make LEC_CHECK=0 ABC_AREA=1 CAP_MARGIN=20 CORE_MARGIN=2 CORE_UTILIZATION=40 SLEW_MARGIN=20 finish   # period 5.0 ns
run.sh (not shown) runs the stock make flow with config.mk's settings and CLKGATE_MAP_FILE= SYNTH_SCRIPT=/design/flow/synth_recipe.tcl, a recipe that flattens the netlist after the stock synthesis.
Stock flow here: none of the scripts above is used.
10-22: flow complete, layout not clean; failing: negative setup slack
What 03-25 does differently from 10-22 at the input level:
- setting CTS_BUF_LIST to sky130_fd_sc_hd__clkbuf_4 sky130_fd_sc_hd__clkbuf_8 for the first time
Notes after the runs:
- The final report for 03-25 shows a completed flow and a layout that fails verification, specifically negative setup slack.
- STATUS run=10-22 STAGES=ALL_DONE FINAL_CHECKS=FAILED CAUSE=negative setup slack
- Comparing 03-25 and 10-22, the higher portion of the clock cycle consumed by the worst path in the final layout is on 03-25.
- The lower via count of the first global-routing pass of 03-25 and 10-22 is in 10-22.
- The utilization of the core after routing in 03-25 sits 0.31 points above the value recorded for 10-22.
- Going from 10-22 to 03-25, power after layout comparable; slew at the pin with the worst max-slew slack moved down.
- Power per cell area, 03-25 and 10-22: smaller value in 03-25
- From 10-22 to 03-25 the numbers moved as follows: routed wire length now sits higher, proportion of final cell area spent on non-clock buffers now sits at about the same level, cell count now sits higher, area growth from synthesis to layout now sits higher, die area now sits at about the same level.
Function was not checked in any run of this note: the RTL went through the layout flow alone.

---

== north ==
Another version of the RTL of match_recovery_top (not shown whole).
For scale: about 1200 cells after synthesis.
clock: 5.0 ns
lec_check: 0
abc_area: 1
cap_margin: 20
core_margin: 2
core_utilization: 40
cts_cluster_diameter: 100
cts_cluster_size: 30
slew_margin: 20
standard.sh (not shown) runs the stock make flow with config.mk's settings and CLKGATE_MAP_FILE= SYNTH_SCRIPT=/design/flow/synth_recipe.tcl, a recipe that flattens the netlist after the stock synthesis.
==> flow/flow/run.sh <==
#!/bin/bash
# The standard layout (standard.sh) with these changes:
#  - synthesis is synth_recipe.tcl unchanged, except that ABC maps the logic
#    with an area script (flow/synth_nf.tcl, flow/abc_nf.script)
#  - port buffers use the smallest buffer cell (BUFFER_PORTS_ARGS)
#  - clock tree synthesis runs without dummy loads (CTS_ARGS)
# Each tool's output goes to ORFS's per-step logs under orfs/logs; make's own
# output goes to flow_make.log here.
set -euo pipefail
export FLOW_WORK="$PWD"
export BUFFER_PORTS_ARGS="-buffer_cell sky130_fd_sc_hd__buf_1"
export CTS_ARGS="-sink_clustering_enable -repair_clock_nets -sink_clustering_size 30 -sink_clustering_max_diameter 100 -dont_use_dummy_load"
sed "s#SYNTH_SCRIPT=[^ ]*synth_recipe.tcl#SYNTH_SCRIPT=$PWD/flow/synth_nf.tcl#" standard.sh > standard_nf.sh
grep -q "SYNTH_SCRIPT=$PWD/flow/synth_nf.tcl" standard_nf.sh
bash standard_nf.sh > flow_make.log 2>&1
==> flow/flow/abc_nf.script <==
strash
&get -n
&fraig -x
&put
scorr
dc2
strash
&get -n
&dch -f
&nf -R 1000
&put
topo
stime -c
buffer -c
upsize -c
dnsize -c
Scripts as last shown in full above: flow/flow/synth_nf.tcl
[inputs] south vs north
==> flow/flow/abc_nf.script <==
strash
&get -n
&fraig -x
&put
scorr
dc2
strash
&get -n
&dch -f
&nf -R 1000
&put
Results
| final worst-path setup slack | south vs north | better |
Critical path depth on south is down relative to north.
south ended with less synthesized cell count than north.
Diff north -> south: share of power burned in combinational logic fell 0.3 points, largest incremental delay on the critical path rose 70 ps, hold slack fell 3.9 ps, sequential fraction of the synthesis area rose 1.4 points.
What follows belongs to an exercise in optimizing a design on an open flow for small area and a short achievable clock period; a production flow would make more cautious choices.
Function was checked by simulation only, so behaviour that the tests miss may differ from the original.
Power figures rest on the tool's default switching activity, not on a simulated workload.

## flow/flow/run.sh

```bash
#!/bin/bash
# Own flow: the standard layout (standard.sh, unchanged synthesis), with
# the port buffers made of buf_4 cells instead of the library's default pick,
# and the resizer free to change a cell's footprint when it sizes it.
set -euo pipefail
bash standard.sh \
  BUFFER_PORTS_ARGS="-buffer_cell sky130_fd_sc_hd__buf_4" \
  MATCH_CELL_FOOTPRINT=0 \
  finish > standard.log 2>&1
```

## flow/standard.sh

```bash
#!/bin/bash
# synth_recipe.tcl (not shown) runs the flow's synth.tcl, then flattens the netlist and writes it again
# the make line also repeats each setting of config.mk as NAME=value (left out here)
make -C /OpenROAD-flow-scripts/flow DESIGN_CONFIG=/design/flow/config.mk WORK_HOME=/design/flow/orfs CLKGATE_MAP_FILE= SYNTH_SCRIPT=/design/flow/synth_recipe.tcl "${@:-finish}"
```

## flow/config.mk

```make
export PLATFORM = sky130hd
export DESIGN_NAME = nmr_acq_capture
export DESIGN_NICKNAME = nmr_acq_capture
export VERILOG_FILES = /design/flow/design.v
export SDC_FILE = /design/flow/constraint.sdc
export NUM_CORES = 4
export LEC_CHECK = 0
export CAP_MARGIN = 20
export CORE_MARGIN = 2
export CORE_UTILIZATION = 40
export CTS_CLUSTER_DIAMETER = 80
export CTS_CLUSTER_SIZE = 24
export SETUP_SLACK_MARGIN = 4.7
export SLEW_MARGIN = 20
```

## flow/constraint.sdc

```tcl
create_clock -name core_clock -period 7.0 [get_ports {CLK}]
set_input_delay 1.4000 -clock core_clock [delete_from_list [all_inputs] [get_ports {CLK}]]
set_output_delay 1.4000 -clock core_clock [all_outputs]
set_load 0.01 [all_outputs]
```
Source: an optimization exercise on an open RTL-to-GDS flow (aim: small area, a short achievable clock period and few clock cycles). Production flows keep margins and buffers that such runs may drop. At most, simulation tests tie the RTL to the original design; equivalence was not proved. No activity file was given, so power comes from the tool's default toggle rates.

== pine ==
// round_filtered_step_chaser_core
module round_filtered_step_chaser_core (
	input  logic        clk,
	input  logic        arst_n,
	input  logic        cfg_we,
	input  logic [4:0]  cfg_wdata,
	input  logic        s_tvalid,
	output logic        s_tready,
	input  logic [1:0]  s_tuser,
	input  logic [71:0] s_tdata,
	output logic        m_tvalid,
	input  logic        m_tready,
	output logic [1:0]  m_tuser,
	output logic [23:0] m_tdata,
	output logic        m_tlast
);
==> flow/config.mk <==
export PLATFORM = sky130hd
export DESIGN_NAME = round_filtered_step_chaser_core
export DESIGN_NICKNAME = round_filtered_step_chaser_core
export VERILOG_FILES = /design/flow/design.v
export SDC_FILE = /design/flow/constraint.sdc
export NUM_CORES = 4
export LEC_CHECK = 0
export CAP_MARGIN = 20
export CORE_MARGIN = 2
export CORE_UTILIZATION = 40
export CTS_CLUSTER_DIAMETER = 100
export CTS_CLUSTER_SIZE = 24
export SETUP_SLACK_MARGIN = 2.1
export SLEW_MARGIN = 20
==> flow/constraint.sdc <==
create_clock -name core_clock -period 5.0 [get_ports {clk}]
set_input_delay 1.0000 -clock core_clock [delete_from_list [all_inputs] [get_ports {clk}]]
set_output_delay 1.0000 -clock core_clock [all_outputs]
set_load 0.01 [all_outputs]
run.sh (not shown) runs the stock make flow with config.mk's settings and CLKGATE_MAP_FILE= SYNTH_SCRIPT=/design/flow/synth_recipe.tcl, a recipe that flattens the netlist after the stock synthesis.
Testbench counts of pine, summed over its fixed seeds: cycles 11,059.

▬▬▬▬▬▬▬▬▬▬

» **Requirement**:
Search the data above for the string "worst". Report every line where it is found.

» **Response to the task**:
- Comparing 03-25 and 10-22, the higher portion of the clock cycle consumed by the worst path in the final layout is on 03-25.
- Going from 10-22 to 03-25, power after layout comparable; slew at the pin with the worst max-slew slack moved down.
| final worst-path setup slack | south vs north | better |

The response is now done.